Ainda assim, a especialista considera baixo o número de aprovações em projetos de autoria das vereadoras voltados à pauta da mulher:
— Se em quatro anos, com a maior representatividade da história, somente 18 das leis propostas pelas vereadoras dentro da perspectiva da mulher foram aprovadas, entendo que há um esforço para que não se crie legislações em prol das mulheres na cidade de Porto Alegre. Em um parlamento livre, sem assédio, sem violência de gênero e sem perseguição às legisladoras, acredito que esse número seria bem maior. Isso demonstra que, mesmo com o crescimento da ocupação feminina na Câmara, ainda é muito difícil legislar sobre a pauta das mulheres na nossa cidade.
Projetos ainda tramitam
Conforme os dados obtidos no levantamento realizado por Zero Hora, 36 propostas de autoria das vereadoras, que tocam em questões relativas à mulher, estão tramitando — algumas delas desde 2021, ano em que se iniciou a atual legislatura (conheça todos os projetos ao fim da reportagem).
Diretora da Themis, Denise Dora destaca a existência de "legislações fundamentais" entre as propostas que aguardam aprovação. São projetos como o PLL 070/23, que "estabelece a concessão de auxílio aluguel às mulheres vítimas de violência doméstica no Município de Porto Alegre"; o PLL 189/21, que "institui o programa municipal de fornecimento de absorventes higiênicos nas escolas municipais de Porto Alegre"; e o PLL 618/21, que "assegura a prioridade na distribuição das vagas das instituições de ensino de Educação Infantil – Etapa Creche localizadas no município de Porto Alegre para os filhos de mães solo".
Para a especialista, um dos obstáculos para o avanço das pautas está no fato de o parlamento ainda ser majoritariamente masculino.

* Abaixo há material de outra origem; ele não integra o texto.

### src/rtl/limit_monitor_pkg.sv
// Constants for the limit, fault and warning monitor
package limit_monitor_pkg;

   // ************************************************************
   // Command codes on the management command port
   // ************************************************************
   localparam logic [7:0] CMD_CLEAR_FAULTS       = 8'h01;
   localparam logic [7:0] CMD_IOUT_OC_WARN_LIM   = 8'h10;
   localparam logic [7:0] CMD_IOUT_SINK_FLT_LIM  = 8'h11;
   localparam logic [7:0] CMD_IOUT_SINK_FLT_ACT  = 8'h12;
   localparam logic [7:0] CMD_OT_FLT_LIM         = 8'h20;
   localparam logic [7:0] CMD_OT_FLT_ACT         = 8'h21;
   localparam logic [7:0] CMD_OT_WARN_LIM        = 8'h22;
   localparam logic [7:0] CMD_UT_WARN_LIM        = 8'h23;
   localparam logic [7:0] CMD_UT_FLT_LIM         = 8'h24;
   localparam logic [7:0] CMD_UT_FLT_ACT         = 8'h25;
   localparam logic [7:0] CMD_VIN_OV_FLT_LIM     = 8'h30;
   localparam logic [7:0] CMD_VIN_OV_FLT_ACT     = 8'h31;
   localparam logic [7:0] CMD_VIN_HI_WARN_LIM    = 8'h32;
   localparam logic [7:0] CMD_VIN_LO_WARN_LIM    = 8'h33;
   localparam logic [7:0] CMD_VIN_UV_FLT_LIM     = 8'h34;
   localparam logic [7:0] CMD_STATUS_BYTE        = 8'h40;
   localparam logic [7:0] CMD_STATUS_WORD        = 8'h41;
   localparam logic [7:0] CMD_STATUS_IOUT        = 8'h42;
   localparam logic [7:0] CMD_STATUS_TEMP        = 8'h43;
   localparam logic [7:0] CMD_STATUS_INPUT       = 8'h44;

   // ************************************************************
   // Values after reset
   // ************************************************************
   localparam logic [15:0] RST_IOUT_OC_WARN_LIM  = 16'h7fff;
   localparam logic [15:0] RST_IOUT_SINK_FLT_LIM = 16'h0000;
   localparam logic [15:0] RST_OT_FLT_LIM        = 16'h7fff;
   localparam logic [15:0] RST_OT_WARN_LIM       = 16'h7fff;
   localparam logic [15:0] RST_UT_WARN_LIM       = 16'h8000;
   localparam logic [15:0] RST_UT_FLT_LIM        = 16'h8000;
   localparam logic [15:0] RST_VIN_OV_FLT_LIM    = 16'hffff;
   localparam logic [15:0] RST_VIN_HI_WARN_LIM   = 16'hffff;
   localparam logic [15:0] RST_VIN_LO_WARN_LIM   = 16'h0000;
   localparam logic [15:0] RST_VIN_UV_FLT_LIM    = 16'h0000;
   localparam logic [7:0]  RST_FLT_ACT           = 8'h00;

   // ************************************************************
   // Status bit positions
   // ************************************************************
   localparam int SB_NONE_ABOVE = 0;
   localparam int SB_TEMP       = 2;
   localparam int SW_INPUT      = 13;
   localparam int SW_IOUT       = 14;
   localparam int SI_OC_WARN    = 5;
   localparam int SI_SINK_FLT   = 4;
   localparam int ST_OT_FLT     = 7;
   localparam int ST_OT_WARN    = 6;
   localparam int ST_UT_WARN    = 5;
   localparam int ST_UT_FLT     = 4;
   localparam int SV_OV_FLT     = 7;
   localparam int SV_OV_WARN    = 6;
   localparam int SV_UV_WARN    = 5;
   localparam int SV_UV_FLT     = 4;

   // ************************************************************
   // Fault action field
   // ************************************************************
   localparam int ACT_MODE_HI = 7;
   localparam int ACT_MODE_LO = 6;
   localparam logic [1:0] ACT_IGNORE = 2'h0;
   localparam logic [1:0] ACT_CC_RUN = 2'h1;

endpackage

### src/rtl/limit_fault_warning_monitor.sv
// Limit comparison, sticky status and fault action logic of the monitor
//
// Function
// - Output current above warning limit sets current warning status and warns host.
// - Each limit is sixteen bits, signed for current and temperature, unsigned for input voltage.
// - Sourcing current counts positive, sinking current counts negative.
// - Sink current fault limit resets to zero amperes.
// - Sink fault inhibit stops only synchronous rectification, not energy transfer.
// - Sink current fault sets current fault status, applies action, notifies host.
// - Sink action uses current encoding; temperature and input use general encoding.
// - Overtemperature fault sets temperature status, applies action, notifies host.
// - Overtemperature warning sets temperature status and warns host.
// - Undertemperature warning sets temperature status and warns host.
// - Undertemperature fault sets temperature status, applies action, notifies host.
// - Input overvoltage fault sets input status, applies action, notifies host.
// - Input high warning sets input status and warns host.
// - Input low warning sets input status and warns host.
// - Input undervoltage checks wait for turn-on threshold and unit enable.
// - Temperature compared in degrees Celsius, current in amperes.
// - Clear faults clears all status at once and releases alert.
// - A condition still present after clear sets its bit again.
// - Status bits stay set until the host clears them.
`timescale 1ns/100ps
`default_nettype none

module limit_fault_warning_monitor (
   input  wire logic        core_clk,
   input  wire logic        rst,
   input  wire logic        cmd_valid,
   input  wire logic        cmd_write,
   input  wire logic [7:0]  cmd_code,
   input  wire logic [15:0] cmd_wdata,
   output var  logic        rsp_valid,
   output var  logic        rsp_error,
   output var  logic [15:0] rsp_rdata,
   input  wire logic        iout_valid,
   input  wire logic [15:0] iout_sample,
   input  wire logic        temp_valid,
   input  wire logic [15:0] temp_sample,
   input  wire logic        vin_valid,
   input  wire logic [15:0] vin_sample,
   input  wire logic        vin_above_on,
   input  wire logic        unit_enabled,
   output var  logic        alert_n,
   output var  logic        warn_notify,
   output var  logic        fault_notify,
   output var  logic        sync_rect_inhibit,
   output var  logic        output_inhibit
);

   // ************************************************************
   // Decode helpers
   // ************************************************************
   // General fault byte: any mode but ignore inhibits the unit
   function automatic logic gen_inhibit(input logic [7:0] act);
      gen_inhibit = act[limit_monitor_pkg::ACT_MODE_HI:limit_monitor_pkg::ACT_MODE_LO]
                    != limit_monitor_pkg::ACT_IGNORE;
   endfunction

   function automatic logic is_write(input logic [7:0] code, input logic [7:0] want);
      is_write = (code == want);
   endfunction

   // ************************************************************
   // Limit and action registers
   // ************************************************************
   logic [15:0] iout_oc_warn_lim;
   logic [15:0] iout_sink_flt_lim;
   logic [7:0]  iout_sink_flt_act;
   logic [15:0] ot_flt_lim;
   logic [7:0]  ot_flt_act;
   logic [15:0] ot_warn_lim;
   logic [15:0] ut_warn_lim;
   logic [15:0] ut_flt_lim;
   logic [7:0]  ut_flt_act;
   logic [15:0] vin_ov_flt_lim;
   logic [7:0]  vin_ov_flt_act;
   logic [15:0] vin_hi_warn_lim;
   logic [15:0] vin_lo_warn_lim;
   logic [15:0] vin_uv_flt_lim;

   wire wr_en = cmd_valid & cmd_write;
   // Sixteen-bit limits, fixed format per limit
   always_ff @(posedge core_clk) begin
      if (rst) begin
         iout_oc_warn_lim  <= limit_monitor_pkg::RST_IOUT_OC_WARN_LIM;
         iout_sink_flt_lim <= limit_monitor_pkg::RST_IOUT_SINK_FLT_LIM;
         iout_sink_flt_act <= limit_monitor_pkg::RST_FLT_ACT;
         ot_flt_lim        <= limit_monitor_pkg::RST_OT_FLT_LIM;
         ot_flt_act        <= limit_monitor_pkg::RST_FLT_ACT;
         ot_warn_lim       <= limit_monitor_pkg::RST_OT_WARN_LIM;
         ut_warn_lim       <= limit_monitor_pkg::RST_UT_WARN_LIM;
         ut_flt_lim        <= limit_monitor_pkg::RST_UT_FLT_LIM;
         ut_flt_act        <= limit_monitor_pkg::RST_FLT_ACT;
         vin_ov_flt_lim    <= limit_monitor_pkg::RST_VIN_OV_FLT_LIM;
         vin_ov_flt_act    <= limit_monitor_pkg::RST_FLT_ACT;
         vin_hi_warn_lim   <= limit_monitor_pkg::RST_VIN_HI_WARN_LIM;
         vin_lo_warn_lim   <= limit_monitor_pkg::RST_VIN_LO_WARN_LIM;
         vin_uv_flt_lim    <= limit_monitor_pkg::RST_VIN_UV_FLT_LIM;
      end else if (wr_en) begin
         if (is_write(cmd_code, limit_monitor_pkg::CMD_IOUT_OC_WARN_LIM)) begin
            iout_oc_warn_lim <= cmd_wdata;
         end
         if (is_write(cmd_code, limit_monitor_pkg::CMD_IOUT_SINK_FLT_LIM)) begin
            iout_sink_flt_lim <= cmd_wdata;
         end
         if (is_write(cmd_code, limit_monitor_pkg::CMD_IOUT_SINK_FLT_ACT)) begin
            iout_sink_flt_act <= cmd_wdata[7:0];
         end
         if (is_write(cmd_code, limit_monitor_pkg::CMD_OT_FLT_LIM)) begin
            ot_flt_lim <= cmd_wdata;
         end
         if (is_write(cmd_code, limit_monitor_pkg::CMD_OT_FLT_ACT)) begin
            ot_flt_act <= cmd_wdata[7:0];
         end
         if (is_write(cmd_code, limit_monitor_pkg::CMD_OT_WARN_LIM)) begin
            ot_warn_lim <= cmd_wdata;
         end
         if (is_write(cmd_code, limit_monitor_pkg::CMD_UT_WARN_LIM)) begin
            ut_warn_lim <= cmd_wdata;
         end
         if (is_write(cmd_code, limit_monitor_pkg::CMD_UT_FLT_LIM)) begin
            ut_flt_lim <= cmd_wdata;
         end
         if (is_write(cmd_code, limit_monitor_pkg::CMD_UT_FLT_ACT)) begin
            ut_flt_act <= cmd_wdata[7:0];
         end
         if (is_write(cmd_code, limit_monitor_pkg::CMD_VIN_OV_FLT_LIM)) begin
            vin_ov_flt_lim <= cmd_wdata;
         end
         if (is_write(cmd_code, limit_monitor_pkg::CMD_VIN_OV_FLT_ACT)) begin
            vin_ov_flt_act <= cmd_wdata[7:0];
         end
         if (is_write(cmd_code, limit_monitor_pkg::CMD_VIN_HI_WARN_LIM)) begin
            vin_hi_warn_lim <= cmd_wdata;
         end
         if (is_write(cmd_code, limit_monitor_pkg::CMD_VIN_LO_WARN_LIM)) begin
            vin_lo_warn_lim <= cmd_wdata;
         end
         if (is_write(cmd_code, limit_monitor_pkg::CMD_VIN_UV_FLT_LIM)) begin
            vin_uv_flt_lim <= cmd_wdata;
         end
      end
   end

   // ************************************************************
   // Comparators
   // ************************************************************
   // Signed current, sink is negative
   // Current in amperes, temperature in Celsius, both signed
   wire signed [15:0] iout_s = $signed(iout_sample);
   wire signed [15:0] temp_s = $signed(temp_sample);
   logic              uv_armed;

   // Compare only on a fresh sample
   wire c_oc_warn   = iout_valid & (iout_s > $signed(iout_oc_warn_lim));
   wire c_sink_flt  = iout_valid & (iout_s < $signed(iout_sink_flt_lim));
   wire c_ot_flt    = temp_valid & (temp_s > $signed(ot_flt_lim));
   wire c_ot_warn   = temp_valid & (temp_s > $signed(ot_warn_lim));
   wire c_ut_warn   = temp_valid & (temp_s < $signed(ut_warn_lim));
   wire c_ut_flt    = temp_valid & (temp_s < $signed(ut_flt_lim));
   wire c_vin_ov_f  = vin_valid & (vin_sample > vin_ov_flt_lim);
   wire c_vin_hi_w  = vin_valid & (vin_sample > vin_hi_warn_lim);
   wire c_vin_lo_w  = vin_valid & uv_armed & (vin_sample < vin_lo_warn_lim);
   wire c_vin_uv_f  = vin_valid & uv_armed & (vin_sample < vin_uv_flt_lim);

   // ************************************************************
   // Undervoltage arming
   // ************************************************************
   // Disarms on disable so a normal power-down ramp raises no alarm
   wire  next_uv_armed = unit_enabled & (uv_armed | vin_above_on);

   // Arm after turn-on level and enable
   always_ff @(posedge core_clk) begin
      if (rst) begin
         uv_armed <= 1'b0;
      end else begin
         uv_armed <= next_uv_armed;
      end
   end

   // ************************************************************
   // Sticky detailed status
   // ************************************************************
   logic [7:0] stat_iout;
   logic [7:0] stat_temp;
   logic [7:0] stat_input;

   wire clear_cmd = wr_en & is_write(cmd_code, limit_monitor_pkg::CMD_CLEAR_FAULTS);
   logic [7:0] set_iout;
   logic [7:0] set_temp;
   logic [7:0] set_input;

   always_comb begin
      set_iout = 8'h00;
      set_iout[limit_monitor_pkg::SI_OC_WARN]  = c_oc_warn;
      set_iout[limit_monitor_pkg::SI_SINK_FLT] = c_sink_flt;
   end

   always_comb begin
      set_temp = 8'h00;
      set_temp[limit_monitor_pkg::ST_OT_FLT]  = c_ot_flt;
      set_temp[limit_monitor_pkg::ST_OT_WARN] = c_ot_warn;
      set_temp[limit_monitor_pkg::ST_UT_WARN] = c_ut_warn;
      set_temp[limit_monitor_pkg::ST_UT_FLT]  = c_ut_flt;
   end

   always_comb begin
      set_input = 8'h00;
      set_input[limit_monitor_pkg::SV_OV_FLT]  = c_vin_ov_f;
      set_input[limit_monitor_pkg::SV_OV_WARN] = c_vin_hi_w;
      set_input[limit_monitor_pkg::SV_UV_WARN] = c_vin_lo_w;
      set_input[limit_monitor_pkg::SV_UV_FLT]  = c_vin_uv_f;
   end

   // Set wins over a same-cycle clear
   wire [7:0] next_stat_iout  = set_iout  | (clear_cmd ? 8'h00 : stat_iout);
   wire [7:0] next_stat_temp  = set_temp  | (clear_cmd ? 8'h00 : stat_temp);
   wire [7:0] next_stat_input = set_input | (clear_cmd ? 8'h00 : stat_input);

   // Newly raised bits, including a bit raised again right after clear
   wire [7:0] rise_iout  = set_iout  & (clear_cmd ? 8'hff : ~stat_iout);
   wire [7:0] rise_temp  = set_temp  & (clear_cmd ? 8'hff : ~stat_temp);
   wire [7:0] rise_input = set_input & (clear_cmd ? 8'hff : ~stat_input);

   always_ff @(posedge core_clk) begin
      if (rst) begin
         stat_iout  <= 8'h00;
         stat_temp  <= 8'h00;
         stat_input <= 8'h00;
      end else begin
         stat_iout  <= next_stat_iout;
         stat_temp  <= next_stat_temp;
         stat_input <= next_stat_input;
      end
   end

   // ************************************************************
   // Summary status
   // ************************************************************
   // Summaries follow the detailed bits, so one clear covers all of them
   wire iout_any  = |stat_iout;
   wire temp_any  = |stat_temp;
   wire input_any = |stat_input;

   logic [7:0]  stat_byte;
   logic [15:0] stat_word;

   // Summary bits for current, temperature and input events
   always_comb begin
      stat_byte = 8'h00;
      stat_byte[limit_monitor_pkg::SB_NONE_ABOVE] = iout_any | input_any;
      stat_byte[limit_monitor_pkg::SB_TEMP]       = temp_any;
      stat_word = {8'h00, stat_byte};
      stat_word[limit_monitor_pkg::SW_IOUT]  = iout_any;
      stat_word[limit_monitor_pkg::SW_INPUT] = input_any;
   end

   // ************************************************************
   // Host notification
   // ************************************************************
   wire warn_rise = rise_iout[limit_monitor_pkg::SI_OC_WARN] |
                    rise_temp[limit_monitor_pkg::ST_OT_WARN] |
                    rise_temp[limit_monitor_pkg::ST_UT_WARN] |
                    rise_input[limit_monitor_pkg::SV_OV_WARN] |
                    rise_input[limit_monitor_pkg::SV_UV_WARN];
   wire fault_rise = rise_iout[limit_monitor_pkg::SI_SINK_FLT] |
                     rise_temp[limit_monitor_pkg::ST_OT_FLT] |
                     rise_temp[limit_monitor_pkg::ST_UT_FLT] |
                     rise_input[limit_monitor_pkg::SV_OV_FLT] |
                     rise_input[limit_monitor_pkg::SV_UV_FLT];
   wire next_alert_n = ~(|{next_stat_iout, next_stat_temp, next_stat_input});

   always_ff @(posedge core_clk) begin
      if (rst) begin
         alert_n      <= 1'b1;
         warn_notify  <= 1'b0;
         fault_notify <= 1'b0;
      end else begin
         alert_n      <= next_alert_n;
         warn_notify  <= warn_rise;
         fault_notify <= fault_rise;
      end
   end

   // ************************************************************
   // Fault actions
   // ************************************************************
   // Current encoding: ignore and constant current keep rectifying
   wire sink_mode_stop = iout_sink_flt_act[limit_monitor_pkg::ACT_MODE_HI:limit_monitor_pkg::ACT_MODE_LO]
                         != limit_monitor_pkg::ACT_IGNORE &&
                         iout_sink_flt_act[limit_monitor_pkg::ACT_MODE_HI:limit_monitor_pkg::ACT_MODE_LO]
                         != limit_monitor_pkg::ACT_CC_RUN;

   // General encoding for temperature and input faults
   wire gen_trip = (c_ot_flt & gen_inhibit(ot_flt_act)) |
                   (c_ut_flt & gen_inhibit(ut_flt_act)) |
                   (c_vin_ov_f & gen_inhibit(vin_ov_flt_act));

   // Latched off until the unit is disabled; clear faults does not restart it
   wire next_sync_rect_inhibit = unit_enabled & (sync_rect_inhibit | (c_sink_flt & sink_mode_stop));
   wire next_output_inhibit    = unit_enabled & (output_inhibit | gen_trip);

   always_ff @(posedge core_clk) begin
      if (rst) begin
         sync_rect_inhibit <= 1'b0;
         output_inhibit    <= 1'b0;
      end else begin
         sync_rect_inhibit <= next_sync_rect_inhibit;
         output_inhibit    <= next_output_inhibit;
      end
   end

   // ************************************************************
   // Command read path
   // ************************************************************
   wire c = cmd_code == limit_monitor_pkg::CMD_CLEAR_FAULTS;
   wire [15:0] rd_mux =
      (cmd_code == limit_monitor_pkg::CMD_IOUT_OC_WARN_LIM)  ? iout_oc_warn_lim :
      (cmd_code == limit_monitor_pkg::CMD_IOUT_SINK_FLT_LIM) ? iout_sink_flt_lim :
      (cmd_code == limit_monitor_pkg::CMD_IOUT_SINK_FLT_ACT) ? {8'h00, iout_sink_flt_act} :
      (cmd_code == limit_monitor_pkg::CMD_OT_FLT_LIM)        ? ot_flt_lim :
      (cmd_code == limit_monitor_pkg::CMD_OT_FLT_ACT)        ? {8'h00, ot_flt_act} :
      (cmd_code == limit_monitor_pkg::CMD_OT_WARN_LIM)       ? ot_warn_lim :
      (cmd_code == limit_monitor_pkg::CMD_UT_WARN_LIM)       ? ut_warn_lim :
      (cmd_code == limit_monitor_pkg::CMD_UT_FLT_LIM)        ? ut_flt_lim :
      (cmd_code == limit_monitor_pkg::CMD_UT_FLT_ACT)        ? {8'h00, ut_flt_act} :
      (cmd_code == limit_monitor_pkg::CMD_VIN_OV_FLT_LIM)    ? vin_ov_flt_lim :
      (cmd_code == limit_monitor_pkg::CMD_VIN_OV_FLT_ACT)    ? {8'h00, vin_ov_flt_act} :
      (cmd_code == limit_monitor_pkg::CMD_VIN_HI_WARN_LIM)   ? vin_hi_warn_lim :
      (cmd_code == limit_monitor_pkg::CMD_VIN_LO_WARN_LIM)   ? vin_lo_warn_lim :
      (cmd_code == limit_monitor_pkg::CMD_VIN_UV_FLT_LIM)    ? vin_uv_flt_lim :
      (cmd_code == limit_monitor_pkg::CMD_STATUS_BYTE)       ? {8'h00, stat_byte} :
      (cmd_code == limit_monitor_pkg::CMD_STATUS_WORD)       ? stat_word :
      (cmd_code == limit_monitor_pkg::CMD_STATUS_IOUT)       ? {8'h00, stat_iout} :
      (cmd_code == limit_monitor_pkg::CMD_STATUS_TEMP)       ? {8'h00, stat_temp} :
      (cmd_code == limit_monitor_pkg::CMD_STATUS_INPUT)      ? {8'h00, stat_input} :
      16'h0000;

   // Status codes are read only; clear faults is write only
   wire is_status = (cmd_code >= limit_monitor_pkg::CMD_STATUS_BYTE) &&
                    (cmd_code <= limit_monitor_pkg::CMD_STATUS_INPUT);
   wire is_limit  = (rd_mux != 16'h0000) | (cmd_code == limit_monitor_pkg::CMD_IOUT_OC_WARN_LIM) |
                    ((cmd_code >= limit_monitor_pkg::CMD_IOUT_SINK_FLT_LIM) &&
                     (cmd_code <= limit_monitor_pkg::CMD_IOUT_SINK_FLT_ACT)) |
                    ((cmd_code >= limit_monitor_pkg::CMD_OT_FLT_LIM) &&
                     (cmd_code <= limit_monitor_pkg::CMD_UT_FLT_ACT)) |
                    ((cmd_code >= limit_monitor_pkg::CMD_VIN_OV_FLT_LIM) &&
                     (cmd_code <= limit_monitor_pkg::CMD_VIN_UV_FLT_LIM));
   wire next_rsp_error = cmd_write ? ~(c | (is_limit & ~is_status)) : ~(is_status | (is_limit & ~c));
   wire [15:0] next_rsp_rdata = (cmd_write | next_rsp_error) ? 16'h0000 : rd_mux;

   always_ff @(posedge core_clk) begin
      if (rst) begin
         rsp_valid <= 1'b0;
         rsp_error <= 1'b0;
         rsp_rdata <= 16'h0000;
      end else begin
         rsp_valid <= cmd_valid;
         rsp_error <= cmd_valid & next_rsp_error;
         rsp_rdata <= cmd_valid ? next_rsp_rdata : 16'h0000;
      end
   end

endmodule

`default_nettype wire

— Quando as mulheres vão para esse espaço, sendo ainda uma minoria, e apresentam projetos de lei que dizem respeito a mais da metade da população da cidade, não necessariamente eles são bem recebidos. Ignorar projetos propostos por mulheres também é uma forma de diminuir a importância delas no parlamento — destaca a diretora da Themis.
— Há um jogo de manutenção de privilégios que está sempre em curso na política, pois cada cadeira a mais ocupada por uma mulher significa uma cadeira a menos ocupada por um homem — completa.
Já Gabriela Souza aponta que, para que se avance nas conquistas, é fundamental que a ocupação feminina no legislativo também avance. Contudo, na opinião da especialista, há necessidade de se avaliar o comprometimento das parlamentares com as pautas femininas:
— Dentro desse universo de 36 propostas ligadas às mulheres que tramitam, a grande maioria é incrível, mas também há projetos que, se aprovados, representarão grande retrocesso, mesmo tendo sido propostos por vereadoras. Isso mostra que não basta eleger mulheres: precisamos eleger mulheres que vão usar seus mandatos para avançar na proteção de suas iguais, não o contrário.